A Girl Can Dream
The fact that I studied in Dublin for almost 3 years make me quite delusional at this moment.
Life is hard. Life is harsh. I am honestly not good at juggling being a mom - wife - doctor. To be honest, I tried to be almost perfect for these three roles but I ended up being suck. Well yeah, the first time is always hard for everyone. Hopefully I get better at these as time goes by. But for now, I just need to suck in all the guilt that I felt whenever I feed our Umar with instant porridge. Hah. Or when I am clueless at managing patient in ward. Ouch.
I don't how, why, or who implanted this delusional chip in my head that make me thought my life would be best if I migrated to oversea. Is it because of the phrase that the grass is always greener on the other side? Well, I once tasted the grass (ew). I still can feel the warmth in my heart during the winter, listening to Coldplay 'Violet Hill'. I've done some reading online, the pay is average but the working time, the environment and career progress in the UK/Iere is better than here in Malaysia.

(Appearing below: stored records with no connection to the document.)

$ cat config.mk
export PLATFORM = sky130hd
export DESIGN_NAME = itp_top_pending
export DESIGN_NICKNAME = d
export VERILOG_FILES = /design/src/itp_pkg.sv /design/src/itp_top_finder.sv /design/src/itp_top_pending.sv
export SDC_FILE = /design/constraint.sdc
export NUM_CORES = 1
export LEC_CHECK = 0
export BUFFER_PORTS_ARGS = -buffer_cell sky130_fd_sc_hd__buf_2
export CAP_MARGIN = 25
export CORE_UTILIZATION = 55
export DETAILED_ROUTE_END_ITERATION = 7
export GPL_TIMING_DRIVEN = 0
export PLACE_DENSITY = 0.87
export SLEW_MARGIN = 20
export SYNTH_ARGS = -nofsm -noshare
export SYNTH_HDL_FRONTEND = slang
export SYNTH_SLANG_ARGS = --single-unit
export TNS_END_PERCENT = 100
$ cat constraint.sdc
create_clock -name clk_sys -period 3.8 [get_ports clk_sys]
set_input_delay 0.76 -clock clk_sys [delete_from_list [all_inputs] [get_ports clk_sys]]
set_output_delay 0.76 -clock clk_sys [all_outputs]
set_load 0.05 [all_outputs]
$ cat src/itp_pkg.sv
package itp_pkg;

  // Register offsets and widths of the APB decode and the priority field
  localparam logic [15:0] ITP_TOP_PEND_OFFSET = 16'he268;
  localparam logic [15:0] ITP_STATUS_OFFSET   = 16'he270;
  localparam logic [15:0] ITP_MASK_OFFSET     = 16'he274;
  localparam int          ITP_ADDR_W          = 16;
  localparam int          ITP_DATA_W          = 32;
  localparam int          ITP_PRIO_W          = 4;

  // Source bit positions within the register
  localparam int ITP_WAN_TX_DONE_BIT     = 30;
  localparam int ITP_WAN_RX_BIT          = 29;
  localparam int ITP_WAN_TX_BUF_BIT      = 28;
  localparam int ITP_WAN_RX_BUF_BIT      = 27;
  localparam int ITP_WAN_TX_STOP_BIT     = 26;
  localparam int ITP_WAN_RX_STOP_BIT     = 25;
  localparam int ITP_BUS_ERROR_BIT       = 24;
  localparam int ITP_LAN_WAKEUP_BIT      = 19;
  localparam int ITP_WAN_WAKEUP_BIT      = 18;
  localparam int ITP_LAN_TX_DONE_BIT     = 17;
  localparam int ITP_LAN_RX_BIT          = 16;
  localparam int ITP_LAN_TX_BUF_BIT      = 15;
  localparam int ITP_LAN_RX_BUF_BIT      = 14;
  localparam int ITP_LAN_TX_STOP_BIT     = 13;
  localparam int ITP_LAN_RX_STOP_BIT     = 12;
  localparam int ITP_USB_DEVICE_BIT      = 10;
  localparam int ITP_USB_FS_HOST_BIT     = 9;
  localparam int ITP_USB_HS_HOST_BIT     = 8;
  localparam int ITP_SD_HOST_BIT         = 7;
  localparam int ITP_SECURITY_BIT        = 6;
  localparam int ITP_MEMORY_CTRL_BIT     = 4;

  // Implemented source positions; everything else reads zero
  localparam logic [31:0] ITP_SOURCE_MASK = 32'h7f0f_f7d0;
  localparam logic [31:0] ITP_RESET_VALUE = 32'h0000_0000;

  // Event bits of the status and mask registers
  localparam int ITP_EV_TOP_CHANGE_BIT = 0;
  localparam int ITP_EV_TOP_SET_BIT    = 1;
  localparam int ITP_EV_W              = 2;
  localparam logic [ITP_EV_W-1:0] ITP_EV_RESET = 2'h0;

  typedef logic [ITP_PRIO_W-1:0] itp_prio_t;

  typedef struct packed {
    logic                  psel;
    logic                  penable;
    logic                  pwrite;
    logic [ITP_ADDR_W-1:0] paddr;
    logic [ITP_DATA_W-1:0] pwdata;
  } itp_apb_req_t;

  typedef struct packed {
    logic                  pready;
    logic [ITP_DATA_W-1:0] prdata;
    logic                  pslverr;
  } itp_apb_rsp_t;

endpackage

I don't want to sound patriotic, but I really love serving this country and its people. This is where I belong. But I am having hard time to picture my future here in Malaysia. I love this country but sometimes I feel stagnant here. I don't want to be stagnant. If the river become stagnant it will become smelly. If people become stagnant, somehow you rot internally.
As I am approaching the end of this housemanship training, I become more anxious about the future. Where/what should I do after this? In my mind, I thought of doing family medicine. Maybe specialise in mother and child health. It sounds pretty dreamy in my head: me - a family medicine specialist. Great work - life balance. I serve the country and its people. Spend time with the community so they can improve their health, and spend more time with my loved ones - especially my husband and my son. Pretty dreamy. And almost too perfect. And I hate it to be perfect because I have to be suck at it in the first place, right? Whatever. A girl can dream. :)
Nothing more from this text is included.